File: src/rtl/branch_predictor_if.sv
// Shared types and the branch-queue push interface used by branch_predictor.
package branch_predictor_pkg;
  typedef logic [63:0] xlen_t;
  typedef logic [7:0]  id_t;
  typedef logic [3:0]  bq_id_t;
  typedef enum logic [2:0] {JAL, JALR, BEQ, BNE, BLT, BGE, BLTU, BGEU} ctrl_set_t;
  typedef struct packed {
    logic  taken;
    xlen_t pcnext;
  } bp_t;
endpackage

interface bq_push_if;
  import branch_predictor_pkg::*;
  logic   valid;
  logic   ready;
  bp_t    bp;
  xlen_t  pc;
  id_t    id;
  bq_id_t bqid;
  modport master (output valid, bp, pc, id, input ready, bqid);
  modport slave  (input valid, bp, pc, id, output ready, bqid);
endinterface

File: src/rtl/branch_predictor.sv
// Branch predictor: one-entry stage between decode and the branch queue, 2-bit BHT direction
// prediction, and a direct-mapped JALR target buffer when BP_BTB_EN is defined.
module branch_predictor
  import branch_predictor_pkg::*;
#(
  parameter int NR_BHT_ENTRIES = 64,
  parameter int NR_BTB_ENTRIES = 16
) (
  input  logic      clk,
  input  logic      rstn,
  input  logic      dec_valid,
  output logic      dec_ready,
  input  xlen_t     dec_pc,
  input  id_t       dec_id,
  input  xlen_t     dec_imm,
  input  ctrl_set_t dec_op,
  bq_push_if.master bq_push_io,
  output logic      out_valid,
  output id_t       out_id,
  output bq_id_t    out_bqid,
  output logic      redirect_valid,
  output xlen_t     redirect_pc,
  input  logic      upd_valid,
  input  xlen_t     upd_pc,
  input  ctrl_set_t upd_op,
  input  logic      upd_taken,
  input  xlen_t     upd_target,
  input  logic      flush_i
);
  localparam int BHT_W = $clog2(NR_BHT_ENTRIES);

  logic  full_q, full_d;
  xlen_t pc_q, pc_d;
  id_t   id_q, id_d;
  bp_t   bp_q, bp_d;
  logic  push_fire, accept;
  bp_t   pred, btb_pred;
  xlen_t pc_taken, pc_seq;

  logic [1:0]       bht_q [NR_BHT_ENTRIES];
  logic [1:0]       bht_cur, bht_upd_d;
  logic [BHT_W-1:0] bht_rd_idx, bht_wr_idx;
  logic             upd_cond;

  assign pc_taken   = dec_pc + dec_imm;
  assign pc_seq     = dec_pc + 64'd4;
  assign bht_rd_idx = dec_pc[BHT_W+1:2];
  assign bht_wr_idx = upd_pc[BHT_W+1:2];
  assign upd_cond   = upd_valid && (upd_op != JAL) && (upd_op != JALR);

  always_comb begin
    pred.taken  = 1'b0;
    pred.pcnext = pc_seq;
    case (dec_op)
      JAL: begin
        pred.taken  = 1'b1;
        pred.pcnext = pc_taken;
      end
      JALR: begin
        pred.taken  = btb_pred.taken;
        pred.pcnext = {btb_pred.pcnext[63:1], 1'b0};
      end
      default: begin
        pred.taken  = bht_q[bht_rd_idx][1];
        pred.pcnext = pred.taken ? pc_taken : pc_seq;
      end
    endcase
  end

  // Lookup reads the registered array, so a same-cycle update is seen only next cycle.
  assign bht_cur = bht_q[bht_wr_idx];
  always_comb begin
    bht_upd_d = bht_cur;
    if (upd_taken) begin
      if (bht_cur != 2'b11) bht_upd_d = bht_cur + 2'd1;
    end else if (bht_cur != 2'b00) begin
      bht_upd_d = bht_cur - 2'd1;
    end
  end

  always_ff @(posedge clk or negedge rstn) begin
    if (!rstn) begin
      for (int i = 0; i < NR_BHT_ENTRIES; i++) bht_q[i] <= 2'b01;
    end else if (upd_cond) begin
      bht_q[bht_wr_idx] <= bht_upd_d;
    end
  end

`ifdef BP_BTB_EN
  localparam int BTB_W = $clog2(NR_BTB_ENTRIES);
  localparam int TAG_W = 64 - BTB_W - 2;

  logic             btb_vld_q [NR_BTB_ENTRIES];
  logic [TAG_W-1:0] btb_tag_q [NR_BTB_ENTRIES];
  xlen_t            btb_tgt_q [NR_BTB_ENTRIES];
  logic [BTB_W-1:0] btb_rd_idx, btb_wr_idx;
  logic             btb_wr;
  logic [1:0]       unused_upd_pc_lo;

  assign btb_rd_idx       = dec_pc[BTB_W+1:2];
  assign btb_wr_idx       = upd_pc[BTB_W+1:2];
  assign btb_wr           = upd_valid && (upd_op == JALR);
  assign unused_upd_pc_lo = upd_pc[1:0];

  always_comb begin
    btb_pred.taken  = 1'b0;
    btb_pred.pcnext = pc_seq;
    if (btb_vld_q[btb_rd_idx] && (btb_tag_q[btb_rd_idx] == dec_pc[63:BTB_W+2])) begin
      btb_pred.taken  = 1'b1;
      btb_pred.pcnext = btb_tgt_q[btb_rd_idx];
    end
  end

  always_ff @(posedge clk or negedge rstn) begin
    if (!rstn) begin
      for (int i = 0; i < NR_BTB_ENTRIES; i++) btb_vld_q[i] <= 1'b0;
    end else if (btb_wr) begin
      btb_vld_q[btb_wr_idx] <= 1'b1;
    end
  end

  // Tag and target are qualified by the valid bit, so they need no reset.
  always_ff @(posedge clk) begin
    if (btb_wr) begin
      btb_tag_q[btb_wr_idx] <= upd_pc[63:BTB_W+2];
      btb_tgt_q[btb_wr_idx] <= upd_target;
    end
  end
`else
  localparam int unused_btb_entries = NR_BTB_ENTRIES;
  logic unused_upd;

  assign btb_pred.taken  = 1'b0;
  assign btb_pred.pcnext = pc_seq;
  assign unused_upd      = ^{upd_pc[63:BHT_W+2], upd_pc[1:0], upd_target};
`endif

  assign bq_push_io.valid = full_q && !flush_i;
  assign bq_push_io.bp    = bp_q;
  assign bq_push_io.pc    = pc_q;
  assign bq_push_io.id    = id_q;
  assign push_fire        = bq_push_io.valid && bq_push_io.ready;
  assign dec_ready        = (!full_q || push_fire) && !flush_i;
  assign accept           = dec_valid && dec_ready;

  assign out_valid      = push_fire;
  assign out_id         = id_q;
  assign out_bqid       = bq_push_io.bqid;
  assign redirect_valid = push_fire && bp_q.taken;
  assign redirect_pc    = bp_q.pcnext;

  always_comb begin
    full_d = full_q;
    pc_d   = pc_q;
    id_d   = id_q;
    bp_d   = bp_q;
    if (flush_i) begin
      full_d = 1'b0;
    end else if (accept) begin
      full_d = 1'b1;
      pc_d   = dec_pc;
      id_d   = dec_id;
      bp_d   = pred;
    end else if (push_fire) begin
      full_d = 1'b0;
    end
  end

  always_ff @(posedge clk or negedge rstn) begin
    if (!rstn) begin
      full_q <= 1'b0;
      pc_q   <= '0;
      id_q   <= '0;
      bp_q   <= '0;
    end else begin
      full_q <= full_d;
      pc_q   <= pc_d;
      id_q   <= id_d;
      bp_q   <= bp_d;
    end
  end
endmodule

File: src/flat_wrapper.sv
// flat-port wrapper written by rule: the top's interface ports become plain ports
module branch_predictor_flat import branch_predictor_pkg::*;
#(
  parameter int NR_BHT_ENTRIES = 64,
  parameter int NR_BTB_ENTRIES = 16
)
  (clk, rstn, dec_valid, dec_ready, dec_pc, dec_id, dec_imm, dec_op, out_valid, out_id, out_bqid, redirect_valid, redirect_pc, upd_valid, upd_pc, upd_op, upd_taken, upd_target, flush_i, bq_push_io_valid, bq_push_io_bp, bq_push_io_pc, bq_push_io_id, bq_push_io_ready, bq_push_io_bqid);
  bq_push_if bq_push_io_i ();
  input  logic clk;
  input  logic rstn;
  input  logic dec_valid;
  output logic dec_ready;
  input  xlen_t dec_pc;
  input  id_t dec_id;
  input  xlen_t dec_imm;
  input  ctrl_set_t dec_op;
  output logic out_valid;
  output id_t out_id;
  output bq_id_t out_bqid;
  output logic redirect_valid;
  output xlen_t redirect_pc;
  input  logic upd_valid;
  input  xlen_t upd_pc;
  input  ctrl_set_t upd_op;
  input  logic upd_taken;
  input  xlen_t upd_target;
  input  logic flush_i;
  output wire logic [$bits(bq_push_io_i.valid)-1:0] bq_push_io_valid;
  output wire logic [$bits(bq_push_io_i.bp)-1:0] bq_push_io_bp;
  output wire logic [$bits(bq_push_io_i.pc)-1:0] bq_push_io_pc;
  output wire logic [$bits(bq_push_io_i.id)-1:0] bq_push_io_id;
  input wire logic [$bits(bq_push_io_i.ready)-1:0] bq_push_io_ready;
  input wire logic [$bits(bq_push_io_i.bqid)-1:0] bq_push_io_bqid;
  assign bq_push_io_valid = bq_push_io_i.valid;
  assign bq_push_io_bp = bq_push_io_i.bp;
  assign bq_push_io_pc = bq_push_io_i.pc;
  assign bq_push_io_id = bq_push_io_i.id;
  assign bq_push_io_i.ready = bq_push_io_ready;
  assign bq_push_io_i.bqid = bq_push_io_bqid;
  branch_predictor #(.NR_BHT_ENTRIES(NR_BHT_ENTRIES), .NR_BTB_ENTRIES(NR_BTB_ENTRIES)) u_core (.clk(clk), .rstn(rstn), .dec_valid(dec_valid), .dec_ready(dec_ready), .dec_pc(dec_pc), .dec_id(dec_id), .dec_imm(dec_imm), .dec_op(dec_op), .bq_push_io(bq_push_io_i), .out_valid(out_valid), .out_id(out_id), .out_bqid(out_bqid), .redirect_valid(redirect_valid), .redirect_pc(redirect_pc), .upd_valid(upd_valid), .upd_pc(upd_pc), .upd_op(upd_op), .upd_taken(upd_taken), .upd_target(upd_target), .flush_i(flush_i));
endmodule
File: config.mk
export PLATFORM = sky130hd
export DESIGN_NAME = branch_predictor_flat
export DESIGN_NICKNAME = d
export VERILOG_FILES = /design/src/rtl/branch_predictor_if.sv /design/src/rtl/branch_predictor.sv /design/src/flat_wrapper.sv
export SDC_FILE = /design/constraint.sdc
export NUM_CORES = 1
export LEC_CHECK = 0
export ABC_AREA = 1
export BUFFER_PORTS_ARGS = -buffer_cell sky130_fd_sc_hd__buf_2
export CAP_MARGIN = 20
export CORE_ASPECT_RATIO = 0.6
export CORE_UTILIZATION = 27
export CTS_CLUSTER_SIZE = 25
export DETAILED_ROUTE_END_ITERATION = 8
export PLACE_DENSITY_LB_ADDON = 0.12
export SLEW_MARGIN = 20
export SYNTH_ARGS = -nofsm -noshare
export SYNTH_HDL_FRONTEND = slang
export SYNTH_SLANG_ARGS = --single-unit
File: constraint.sdc
create_clock -name clk -period 4.61 [get_ports clk]
set_input_delay 0.6915 -clock clk [delete_from_list [all_inputs] [get_ports clk]]
set_output_delay 0.6915 -clock clk [all_outputs]
set_load 0.02 [all_outputs]
==> metrics.md, run 1 <==
| Metric | Value |
|---|---|
| Met3 Track Usage GR | `9.81%` |
| Clock tree root buffer cell | `sky130_fd_sc_hd__clkbuf_16` |
| Critical path startpoint | `dec_pc[54]` |
| Outcome | `completed` |
| Post-route cell area | `roughly 24000 µm²` |
| Worst relative slew slack | `37.1%` |
| Post-detailed-route wirelength per cell | `between 20 and 25 µm` |
| Input/output buffers | `around 370` |
| Number of nets at the end of the flow | `a little under 4000` |
| Synthesis warning total | `0` |
| Biggest fanout along the worst timing path | `5` |
| Ratio of final minimum period to clock period | `between 70% and 80%` |
| Critical path data arrival time | `4.00 ns` |
| Simple-gate area share of the yosys netlist | `38.8%` |
| DPL Wire Length | `~86000 µm` |
| Hold WC Path Type | `primary input to async pin` |
| Number of buffers on the longest clock path | `3` |
| X dimension of the die | `between 300 and 400 µm` |
| Unrepaired setup endpoints after global routing | `no` |
| Post-CTS setup buffer count | `0` |
| All-Layer GR Usage | `26.9%` |
| Final ANT Viol Nets | `0` |
| Worst Tran Pin Value | `about 0.94 ns` |
| Required time reported for the critical path endpoint | `5.10 ns` |
| Pin count of the biggest net entering global routing | `98` |
| Die Height | `between 200 and 250 µm` |
| GR peak layer | `met1` |
| Critical path launch point type | `primary input` |
| Number of enable flip-flop cells after synthesis | `0` |
| Summed instance area of the synthesized netlist | `20500 µm²` |
| Fraction of layout instances using a drive strength above 1 | `approximately 16%` |
| Startpoint of the worst register-to-register path | `u_core.bht_q[19]$_DFFE_PN0P_` |
| Layout overhead on the synthesized area | `17.3%` |
| Number of vias in the routed layout | `between 20000 and 25000` |
| Setup clock skew after layout | `roughly 0.014 ns` |
| Static power due to leakage | `roughly 12 nW` |
| H-Tree Level Count | `1` |
| Top flip-flop cell by instance count after synthesis | `sky130_fd_sc_hd__dfrtp_1` |
| Clock latency on the worst-skew pair | `~0.6 ns` |
| Total length of routed wires | `approximately 110000 µm` |
| Max VDD drop | `about 0.00028 V` |
| Final GP Congestion | `1.01` |
| Drt first pass iters | `6` |
| Fraction of registers with async set/reset | `100%` |
| Worst setup path class | `primary input to flip-flop` |
| Xor and xnor area share after synthesis | `around 3.4%` |
| Power density relative to cell area | `between 300 and 400 nW/µm²` |
| Count of max-cap constraint violations | `0` |
| Setup TNS Final | `0 ns` |
| Met2 routing resource usage after global routing | `between 30% and 40%` |
| Clock-pin slew reported for the worst setup and hold paths after clock tree synthesis | `0.07 ns` |
| Peak clock frequency supported by timing | `about 280 MHz` |
| CTS sink count | `around 270` |
| Total of endpoints with negative setup slack in the final report | `0` |
| Hold WS | `between 0.15 and 0.2 ns` |
| Drt drc | `0` |
| Nets in the synthesized netlist | `around 3600` |
| Sequential fraction of the synthesis area | `around a third` |
| Combined area of the multi-input logic cells | `approximately 11000 µm²` |
| R2r worst-path depth | `12` |
| CTS tree | `built` |
| Area of the core region | `around 74000 µm²` |
| Total count of hold-check failures in the final report | `0` |
| DR iter-0 viols | `between 2000 and 3000` |
| Initial antenna violation count | `5` |
| Multiplexer share of the synthesized area | `0%` |
| Remaining global-route overflow | `0` |
| Routing usage on met1 | `between 40% and 50%` |
| Number of global-route vias before repair | `slightly below 20000` |
| Mean post-synth cell area | `roughly 6.3 µm²` |
| Ports | `around 500` |
| Yosys reg bits | `between 200 and 300` |
| Number of gates given a new drive strength after cts | `0` |
| Num CTS Buffers | `31` |
| FP Rows | `77` |
| Count of final max-slew check failures | `0` |
| Arithmetic-cell share of the synthesized area counting full adders, half adders and majority gates | `4.00%` |
| Synth cell types | `between 40 and 50` |
| Placed instance area | `between 20000 and 25000 µm²` |
| Total area of sequential cells | `~6700 µm²` |
| Syn Inst Count | `3236` |
| Ratio of routed vias to standard cells | `4.94` |
| Hold_buf cts | `0` |
| Filler Cell Count | `8419` |
| Largest family of logic cells by synthesized area | `simple AND/OR/NAND/NOR gates` |
| Compound-Gate Fraction of Synth Area | `between 8 and 9%` |
| Full die area | `~77000 µm²` |
| Initial standard-cell utilization of the core | `between 20% and 30%` |
| Tmin final | `about 3.5 ns` |
| Crit end category | `flip-flop` |
| First-pass GRT wire length | `approximately 150000 µm` |
[layout make-up]
type                       instances  share of cell area [%]
multi-input combinational       2412                    46.8
sequential                       266                    28.0
timing repair buffer             411                    9.43
inverter                         397                    6.23
tap                              987                    5.13
clock buffer                      35                    3.41
clock inverter                    22                   0.931
antenna                            2                  0.0208
[report_power, final]
group          internal [mW]  total, mW  leakage [nW]  switching (mW)
registers               2.70       2.98          3.25           0.282
logic                  0.816       2.87          8.54            2.06
clock network           1.46       2.63         0.506            1.17
total                   4.98       8.48          12.3            3.51
[Yosys cell counts, types with 63 or more instances]
cell,number,area share [%]
sky130_fd_sc_hd__ha_1,64,3.9
sky130_fd_sc_hd__nand3_1,235,5.7
sky130_fd_sc_hd__nand2_1,1234,23
sky130_fd_sc_hd__o21ai_0,108,2.6
sky130_fd_sc_hd__buf_4,86,3.1
sky130_fd_sc_hd__inv_1,386,7.1
sky130_fd_sc_hd__dfrtp_1,202,25
sky130_fd_sc_hd__nor2_1,327,6.0
sky130_fd_sc_hd__xor2_1,72,3.1
sky130_fd_sc_hd__a21oi_1,139,3.4
sky130_fd_sc_hd__nor3_1,63,1.5
sky130_fd_sc_hd__dfstp_2,64,8.2
[metal layers]
| layer | vias up | routed length, µm |
|---|---|---|
| met4 | 4 | 1360 |
| met3 | 79 | 13600 |
| met1 | 10400 | 56500 |
| met5 | - | 199 |
| li1 | 10700 | - |
| met2 | 1109 | 34600 |
[flip-flops by register name, indices dropped and copies added, names as in the netlist]
register / cells
u_core.bht_q: 128
u_core.bq_push_io.pc: 64
u_core.redirect_pc: 64
u_core.bq_push_io.id: 8
u_core.bq_push_io.bp: 1
u_core.full_q: 1
[worst paths after layout]
path                       slack [ns]                              endpoint
setup / recovery                 1.10    u_core.redirect_pc[62]$_DFFE_PN0P_
hold / removal                   0.16  u_core.bq_push_io.pc[54]$_DFFE_PN0P_
setup reg to reg                 1.69    u_core.redirect_pc[19]$_DFFE_PN0P_
hold reg to reg                  0.47          u_core.bht_q[60]$_DFFE_PN1P_
max in group asynchronous        3.27           u_core.bht_q[8]$_DFFE_PN1P_
min in group clk                 0.29   u_core.bq_push_io.id[5]$_DFFE_PN0P_
[critical path: stages]
cell,delay (ns)
sky130_fd_sc_hd__buf_2,0.19
sky130_fd_sc_hd__ha_1,0.61
sky130_fd_sc_hd__nand2_1,0.38
sky130_fd_sc_hd__nor2_1,0.71
sky130_fd_sc_hd__inv_1,0.13
sky130_fd_sc_hd__nor2_1,0.23
sky130_fd_sc_hd__nand2_1,0.11
sky130_fd_sc_hd__nor2_1,0.11
sky130_fd_sc_hd__nand2_1,0.06
sky130_fd_sc_hd__nand2_1,0.46
sky130_fd_sc_hd__nor2_1,0.08
sky130_fd_sc_hd__o21ai_1,0.16
sky130_fd_sc_hd__nand2_1,0.06
[cells in the final DEF (no fill, tap or decap), types with 8 or more instances in the layout]
cell                        instances
sky130_fd_sc_hd__a21oi_1          139
sky130_fd_sc_hd__nand2_1         1231
sky130_fd_sc_hd__dfrtp_1          202
sky130_fd_sc_hd__o211ai_1          24
sky130_fd_sc_hd__xor2_1            72
sky130_fd_sc_hd__nor4_1            10
sky130_fd_sc_hd__nor3_1            63
sky130_fd_sc_hd__o21bai_1          12
sky130_fd_sc_hd__clkbuf_16         31
sky130_fd_sc_hd__nor2_1           327
sky130_fd_sc_hd__nand3_1          234
sky130_fd_sc_hd__xnor2_1            8
sky130_fd_sc_hd__a22oi_1           10
sky130_fd_sc_hd__ha_1              64
sky130_fd_sc_hd__dfstp_2           64
sky130_fd_sc_hd__buf_2            365
sky130_fd_sc_hd__buf_4             38
sky130_fd_sc_hd__nand4_1           53
sky130_fd_sc_hd__o21ai_0          108
sky130_fd_sc_hd__inv_1            386
sky130_fd_sc_hd__o22ai_1           12
[logic make-up after synthesis]
kind of cell,after synthesis
compound gates,320
xor+xnor,80
fa+ha+maj,65
buf+inv,558
flops,266
simple gates,1947
[stage by stage]
step	setup WS (ns)	util, %	power, mW	instances
5_1_grt	1.09	32.3	8.89	4530
4_1_cts	1.45	32.3	8.50	4530
6_report	1.10	32.3	8.48	4532
3_3_place_gp	0.760	30.9	5.85	4473
2_1_floorplan	2.01	-	4.73	3236
3_5_place_dp	0.831	30.9	5.83	4473
Note: power is estimated with default switching activity, not from simulation.
==> run 2, diff against run 1 <==
==> constraint.sdc (replaced) <==
create_clock -name clk -period 3.55 [get_ports clk]
set_input_delay 0.5325 -clock clk [delete_from_list [all_inputs] [get_ports clk]]
set_output_delay 0.5325 -clock clk [all_outputs]
set_load 0.02 [all_outputs]
==> run 2 against run 1 <==
  * Final cell count rose by 1.4%
  * Critical endpoint is now u_core.redirect_pc[50]$_DFFE_PN0P_
  * Sequential share of layout area fell by 0.54 points
  * Clock-buffer cell count rose by 5
  * Via count rose by 0.53%
  * Combinational power rose by 32%
  * Sequential power rose by 30%
  * Clock power rose by 21%
  * Critical path depth rose by 6
  * First-iteration DRC count fell by 5.8%
  * Cell area rose by 2.0%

——————

WHAT YOU NEED TO DO:
In the records above, locate the line that contains "rose by 1.4%". Repeat it and every line after it, exactly, and nothing else.

EXERCISE ANSWER:
  * Final cell count rose by 1.4%
  * Critical endpoint is now u_core.redirect_pc[50]$_DFFE_PN0P_
  * Sequential share of layout area fell by 0.54 points
  * Clock-buffer cell count rose by 5
  * Via count rose by 0.53%
  * Combinational power rose by 32%
  * Sequential power rose by 30%
  * Clock power rose by 21%
  * Critical path depth rose by 6
  * First-iteration DRC count fell by 5.8%
  * Cell area rose by 2.0%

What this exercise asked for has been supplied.